Lahav Harkov (להב הרקוב; born 1988) is an Israeli journalist who currently serves as the Senior Political Correspondent of Jewish Insider covering Israeli politics & diplomacy.
She was formerly the Senior Contributing Editor and Diplomatic Correspondent of The Jerusalem Post.

== Early life and education ==
Harkov grew up in Deal, New Jersey, and Long Branch, New Jersey, and attended Hillel Yeshiva in Ocean Township. She moved to Israel in 2005 at the age of 17. Following two years of National Service with museums, she enrolled at Bar-Ilan University, where she completed a degree in Political Science and Communications. She was inspired to write by her grandmother.

== Career ==
Harkov reports on and analyzes Israel's foreign relations with the world.
Harkov got her start as the Jerusalem Post's Knesset reporter when the former correspondent went on maternity leave. After eight years in the position, she was promoted to senior contributing editor and diplomatic correspondent. In August 2021, Harkov accompanied then Prime Minister Naftali Bennett to Washington. They had to stay in Washington over Shabbat and Harkov wrote about the experience.

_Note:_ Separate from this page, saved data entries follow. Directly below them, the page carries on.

File: config.mk
export PLATFORM = sky130hd
export DESIGN_NAME = fifo_word_reader
export DESIGN_NICKNAME = d
export VERILOG_FILES = /design/src/rtl/fifo_word_reader.sv
export SDC_FILE = /design/constraint.sdc
export NUM_CORES = 1
export LEC_CHECK = 0
export ABC_AREA = 1
export CAP_MARGIN = 0
export CORE_MARGIN = 2
export CORE_UTILIZATION = 35
export CTS_CLUSTER_DIAMETER = 50
export DETAILED_ROUTE_END_ITERATION = 12
export HOLD_SLACK_MARGIN = 0.12
export PLACE_DENSITY = 0.58
export SYNTH_ARGS = -nofsm -noshare
export SYNTH_HDL_FRONTEND = slang
export SYNTH_SLANG_ARGS = --single-unit
File: constraint.sdc
create_clock -name clk_i -period 3.3 [get_ports clk_i]
set_input_delay 0.66 -clock clk_i [delete_from_list [all_inputs] [get_ports clk_i]]
set_output_delay 0.66 -clock clk_i [all_outputs]
set_load 0.02 [all_outputs]
### config.mk
export PLATFORM = sky130hd
export DESIGN_NAME = sec_countdown
export DESIGN_NICKNAME = d
export VERILOG_FILES = /design/src/rtl/sec_countdown_pkg.sv /design/src/rtl/sec_countdown_bcd_digit_dec.sv /design/src/rtl/sec_countdown.sv
export SDC_FILE = /design/constraint.sdc
export NUM_CORES = 1
export LEC_CHECK = 0
export ABC_AREA = 1
export CAP_MARGIN = 30
export CORE_AREA = 10 10 48 65
export CTS_BUF_LIST = sky130_fd_sc_hd__clkbuf_16
export DETAILED_ROUTE_END_ITERATION = 10
export DIE_AREA = 0 0 58 75
export GPL_TIMING_DRIVEN = 0
export PLACE_DENSITY = 0.8
export SLEW_MARGIN = 20
export SYNTH_ARGS = -nofsm -noshare
export SYNTH_HDL_FRONTEND = slang
export SYNTH_SLANG_ARGS = --single-unit
### constraint.sdc
create_clock -name clk -period 1.4 [get_ports clk]
set_input_delay 0.28 -clock clk [delete_from_list [all_inputs] [get_ports clk]]
set_output_delay 0.28 -clock clk [all_outputs]
set_load 0.1 [all_outputs]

In June 2022, Harkov along with Jerusalem Post editor Avi Mayer was the first Israeli media outlet to interview Prime Minister Benjamin Netanyahu since his comeback.
She started co-hosting the Jerusalem Post Podcast with former editor Yaakov Katz. When Katz left, she began co-hosting it with his successor Avi Mayer.

In September 2023, Harkov joined Jewish Insider as their senior political correspondent.

Harhov has written about Israel for publications such as the New York Post, Tablet, AIJAC, National Review, Unherd, and Commentary.

== Personal life ==
Harkov was recognised by Nefesh B’Nefesh as one of the Millennial Olim (Immigrants) Who Are Making Their Mark On Israel. She lives in central Israel with her husband and four children.